Saved entries

**src/rtl/shift_pkg.sv**
```systemverilog
// Shared types and constant functions for the shift/convolution width-conversion blocks.
// Lane index is sized for up to 256 lanes per input word.
package shift_pkg;

  localparam int unsigned LaneIdxW = 8;

  typedef logic [LaneIdxW-1:0] lane_idx_t;

  function automatic int unsigned ratio_f(input int unsigned in_w, input int unsigned out_w);
    return in_w / out_w;
  endfunction

  function automatic int unsigned lvl_width_f(input int unsigned depth);
    return $clog2(depth + 1);
  endfunction

endpackage

```
**src/rtl/shift_fifo_ptr.sv**
```systemverilog
// Wrap-at-Depth pointer counter with synchronous clear (priority) and increment.
module shift_fifo_ptr #(
  parameter int unsigned Depth = 16,
  parameter int unsigned PtrW  = $clog2(Depth)
) (
  input  logic            clk_i,
  input  logic            rst_i,
  input  logic            clr_i,
  input  logic            inc_i,
  output logic [PtrW-1:0] ptr_o
);

  logic [PtrW-1:0] ptr_q, ptr_d;

  always_comb begin
    ptr_d = ptr_q;
    if (clr_i) begin
      ptr_d = '0;
    end else if (inc_i) begin
      // Explicit wrap so non-power-of-two depths work.
      ptr_d = (ptr_q == PtrW'(Depth - 1)) ? '0 : ptr_q + PtrW'(1);
    end
  end

  always_ff @(posedge clk_i or posedge rst_i) begin
    if (rst_i) ptr_q <= '0;
    else       ptr_q <= ptr_d;
  end

  assign ptr_o = ptr_q;

endmodule

```
**src/rtl/shift_width_fifo.sv**
```systemverilog
// Down-converting FIFO: stores wide words, emits them as narrow lanes through a registered
// first-word-fall-through output. Define SHIFT_FIFO_MSB_FIRST_EN to emit the MSB lane first.
module shift_width_fifo
  import shift_pkg::*;
#(
  parameter int unsigned InWidth    = 64,
  parameter int unsigned OutWidth   = 8,
  parameter int unsigned Depth      = 16,
  parameter int unsigned AlmostFull = 12,
  parameter int unsigned Ratio      = ratio_f(InWidth, OutWidth),
  parameter int unsigned LvlW       = lvl_width_f(Depth)
) (
  input  logic                clk_i,
  input  logic                rst_i,
  input  logic                flush_i,
  input  logic                s_valid_i,
  output logic                s_ready_o,
  input  logic [InWidth-1:0]  s_data_i,
  output logic                m_valid_o,
  input  logic                m_ready_i,
  output logic [OutWidth-1:0] m_data_o,
  output logic                m_last_o,
  output logic [LvlW-1:0]     level_o,
  output logic                almost_full_o
);

  localparam int unsigned PtrW = $clog2(Depth);
  localparam int unsigned SelW = (InWidth > 1) ? $clog2(InWidth) : 1;

  if (InWidth % OutWidth != 0) begin : g_chk_ratio
    $error("InWidth must be an integer multiple of OutWidth");
  end
  if (Depth < 2) begin : g_chk_depth
    $error("Depth must be at least 2");
  end
  if (AlmostFull < 1 || AlmostFull > Depth) begin : g_chk_af
    $error("AlmostFull must lie in 1..Depth");
  end
  if (Ratio > (1 << LaneIdxW)) begin : g_chk_lanes
    $error("Ratio exceeds lane index range");
  end

  logic [InWidth-1:0]  mem_q [Depth];
  logic [PtrW-1:0]     wr_ptr, rd_ptr;
  logic [LvlW-1:0]     level_q, level_d;
  lane_idx_t           lane_q, lane_d, lane_sel;
  logic                m_valid_q, m_valid_d;
  logic                m_last_q, m_last_d;
  logic [OutWidth-1:0] m_data_q, m_data_d;
  logic [InWidth-1:0]  rd_word;
  logic [SelW-1:0]     sel_base;
  logic                wr_en, load, last_lane, rd_inc;

  // Handshakes: a transfer happens on the edge where valid && ready are both high.
  // s_ready_o and m_valid_o come only from registered state, so neither side's ready
  // combinationally depends on the other side; m_data_o/m_last_o hold while stalled.
  assign s_ready_o     = (level_q != LvlW'(Depth));
  assign wr_en         = s_valid_i && s_ready_o && !flush_i;
  assign load          = (!m_valid_q || m_ready_i) && (level_q != '0) && !flush_i;
  assign last_lane     = (lane_q == lane_idx_t'(Ratio - 1));
  assign rd_inc        = load && last_lane;
  assign rd_word       = mem_q[rd_ptr];

`ifdef SHIFT_FIFO_MSB_FIRST_EN
  assign lane_sel = lane_idx_t'(Ratio - 1) - lane_q;
`else
  assign lane_sel = lane_q;
`endif
  assign sel_base = SelW'(32'(lane_sel) * OutWidth);

  shift_fifo_ptr #(.Depth(Depth), .PtrW(PtrW)) u_wr_ptr (
    .clk_i (clk_i),
    .rst_i (rst_i),
    .clr_i (flush_i),
    .inc_i (wr_en),
    .ptr_o (wr_ptr)
  );

  shift_fifo_ptr #(.Depth(Depth), .PtrW(PtrW)) u_rd_ptr (
    .clk_i (clk_i),
    .rst_i (rst_i),
    .clr_i (flush_i),
    .inc_i (rd_inc),
    .ptr_o (rd_ptr)
  );

  // Storage is deliberately left uninitialised; flush and reset only clear bookkeeping.
  always_ff @(posedge clk_i) begin
    if (wr_en) mem_q[wr_ptr] <= s_data_i;
  end

  always_comb begin
    level_d   = level_q;
    lane_d    = lane_q;
    m_valid_d = m_valid_q;
    m_last_d  = m_last_q;
    m_data_d  = m_data_q;
    if (flush_i) begin
      level_d   = '0;
      lane_d    = '0;
      m_valid_d = 1'b0;
      m_last_d  = 1'b0;
    end else begin
      case ({wr_en, rd_inc})
        2'b10:   level_d = level_q + LvlW'(1);
        2'b01:   level_d = level_q - LvlW'(1);
        default: level_d = level_q;
      endcase
      if (load) begin
        m_data_d  = rd_word[sel_base +: OutWidth];
        m_valid_d = 1'b1;
        m_last_d  = last_lane;
        lane_d    = last_lane ? '0 : lane_q + lane_idx_t'(1);
      end else if (m_valid_q && m_ready_i) begin
        m_valid_d = 1'b0;
      end
    end
  end

  always_ff @(posedge clk_i or posedge rst_i) begin
    if (rst_i) begin
      level_q   <= '0;
      lane_q    <= '0;
      m_valid_q <= 1'b0;
      m_last_q  <= 1'b0;
      m_data_q  <= '0;
    end else begin
      level_q   <= level_d;
      lane_q    <= lane_d;
      m_valid_q <= m_valid_d;
      m_last_q  <= m_last_d;
      m_data_q  <= m_data_d;
    end
  end

  assign m_valid_o     = m_valid_q;
  assign m_data_o      = m_data_q;
  assign m_last_o      = m_last_q;
  assign level_o       = level_q;
  assign almost_full_o = (level_q >= LvlW'(AlmostFull));

endmodule

```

[What is required]
Could you reproduce the data above exactly as given?

[Written response]
**src/rtl/shift_pkg.sv**
```systemverilog
// Shared types and constant functions for the shift/convolution width-conversion blocks.
// Lane index is sized for up to 256 lanes per input word.
package shift_pkg;

  localparam int unsigned LaneIdxW = 8;

  typedef logic [LaneIdxW-1:0] lane_idx_t;

  function automatic int unsigned ratio_f(input int unsigned in_w, input int unsigned out_w);
    return in_w / out_w;
  endfunction

  function automatic int unsigned lvl_width_f(input int unsigned depth);
    return $clog2(depth + 1);
  endfunction

endpackage

```
**src/rtl/shift_fifo_ptr.sv**
```systemverilog
// Wrap-at-Depth pointer counter with synchronous clear (priority) and increment.
module shift_fifo_ptr #(
  parameter int unsigned Depth = 16,
  parameter int unsigned PtrW  = $clog2(Depth)
) (
  input  logic            clk_i,
  input  logic            rst_i,
  input  logic            clr_i,
  input  logic            inc_i,
  output logic [PtrW-1:0] ptr_o
);

  logic [PtrW-1:0] ptr_q, ptr_d;

  always_comb begin
    ptr_d = ptr_q;
    if (clr_i) begin
      ptr_d = '0;
    end else if (inc_i) begin
      // Explicit wrap so non-power-of-two depths work.
      ptr_d = (ptr_q == PtrW'(Depth - 1)) ? '0 : ptr_q + PtrW'(1);
    end
  end

  always_ff @(posedge clk_i or posedge rst_i) begin
    if (rst_i) ptr_q <= '0;
    else       ptr_q <= ptr_d;
  end

  assign ptr_o = ptr_q;

endmodule

```
**src/rtl/shift_width_fifo.sv**
```systemverilog
// Down-converting FIFO: stores wide words, emits them as narrow lanes through a registered
// first-word-fall-through output. Define SHIFT_FIFO_MSB_FIRST_EN to emit the MSB lane first.
module shift_width_fifo
  import shift_pkg::*;
#(
  parameter int unsigned InWidth    = 64,
  parameter int unsigned OutWidth   = 8,
  parameter int unsigned Depth      = 16,
  parameter int unsigned AlmostFull = 12,
  parameter int unsigned Ratio      = ratio_f(InWidth, OutWidth),
  parameter int unsigned LvlW       = lvl_width_f(Depth)
) (
  input  logic                clk_i,
  input  logic                rst_i,
  input  logic                flush_i,
  input  logic                s_valid_i,
  output logic                s_ready_o,
  input  logic [InWidth-1:0]  s_data_i,
  output logic                m_valid_o,
  input  logic                m_ready_i,
  output logic [OutWidth-1:0] m_data_o,
  output logic                m_last_o,
  output logic [LvlW-1:0]     level_o,
  output logic                almost_full_o
);

  localparam int unsigned PtrW = $clog2(Depth);
  localparam int unsigned SelW = (InWidth > 1) ? $clog2(InWidth) : 1;

  if (InWidth % OutWidth != 0) begin : g_chk_ratio
    $error("InWidth must be an integer multiple of OutWidth");
  end
  if (Depth < 2) begin : g_chk_depth
    $error("Depth must be at least 2");
  end
  if (AlmostFull < 1 || AlmostFull > Depth) begin : g_chk_af
    $error("AlmostFull must lie in 1..Depth");
  end
  if (Ratio > (1 << LaneIdxW)) begin : g_chk_lanes
    $error("Ratio exceeds lane index range");
  end

  logic [InWidth-1:0]  mem_q [Depth];
  logic [PtrW-1:0]     wr_ptr, rd_ptr;
  logic [LvlW-1:0]     level_q, level_d;
  lane_idx_t           lane_q, lane_d, lane_sel;
  logic                m_valid_q, m_valid_d;
  logic                m_last_q, m_last_d;
  logic [OutWidth-1:0] m_data_q, m_data_d;
  logic [InWidth-1:0]  rd_word;
  logic [SelW-1:0]     sel_base;
  logic                wr_en, load, last_lane, rd_inc;

  // Handshakes: a transfer happens on the edge where valid && ready are both high.
  // s_ready_o and m_valid_o come only from registered state, so neither side's ready
  // combinationally depends on the other side; m_data_o/m_last_o hold while stalled.
  assign s_ready_o     = (level_q != LvlW'(Depth));
  assign wr_en         = s_valid_i && s_ready_o && !flush_i;
  assign load          = (!m_valid_q || m_ready_i) && (level_q != '0) && !flush_i;
  assign last_lane     = (lane_q == lane_idx_t'(Ratio - 1));
  assign rd_inc        = load && last_lane;
  assign rd_word       = mem_q[rd_ptr];

`ifdef SHIFT_FIFO_MSB_FIRST_EN
  assign lane_sel = lane_idx_t'(Ratio - 1) - lane_q;
`else
  assign lane_sel = lane_q;
`endif
  assign sel_base = SelW'(32'(lane_sel) * OutWidth);

  shift_fifo_ptr #(.Depth(Depth), .PtrW(PtrW)) u_wr_ptr (
    .clk_i (clk_i),
    .rst_i (rst_i),
    .clr_i (flush_i),
    .inc_i (wr_en),
    .ptr_o (wr_ptr)
  );

  shift_fifo_ptr #(.Depth(Depth), .PtrW(PtrW)) u_rd_ptr (
    .clk_i (clk_i),
    .rst_i (rst_i),
    .clr_i (flush_i),
    .inc_i (rd_inc),
    .ptr_o (rd_ptr)
  );

  // Storage is deliberately left uninitialised; flush and reset only clear bookkeeping.
  always_ff @(posedge clk_i) begin
    if (wr_en) mem_q[wr_ptr] <= s_data_i;
  end

  always_comb begin
    level_d   = level_q;
    lane_d    = lane_q;
    m_valid_d = m_valid_q;
    m_last_d  = m_last_q;
    m_data_d  = m_data_q;
    if (flush_i) begin
      level_d   = '0;
      lane_d    = '0;
      m_valid_d = 1'b0;
      m_last_d  = 1'b0;
    end else begin
      case ({wr_en, rd_inc})
        2'b10:   level_d = level_q + LvlW'(1);
        2'b01:   level_d = level_q - LvlW'(1);
        default: level_d = level_q;
      endcase
      if (load) begin
        m_data_d  = rd_word[sel_base +: OutWidth];
        m_valid_d = 1'b1;
        m_last_d  = last_lane;
        lane_d    = last_lane ? '0 : lane_q + lane_idx_t'(1);
      end else if (m_valid_q && m_ready_i) begin
        m_valid_d = 1'b0;
      end
    end
  end

  always_ff @(posedge clk_i or posedge rst_i) begin
    if (rst_i) begin
      level_q   <= '0;
      lane_q    <= '0;
      m_valid_q <= 1'b0;
      m_last_q  <= 1'b0;
      m_data_q  <= '0;
    end else begin
      level_q   <= level_d;
      lane_q    <= lane_d;
      m_valid_q <= m_valid_d;
      m_last_q  <= m_last_d;
      m_data_q  <= m_data_d;
    end
  end

  assign m_valid_o     = m_valid_q;
  assign m_data_o      = m_data_q;
  assign m_last_o      = m_last_q;
  assign level_o       = level_q;
  assign almost_full_o = (level_q >= LvlW'(AlmostFull));

endmodule

```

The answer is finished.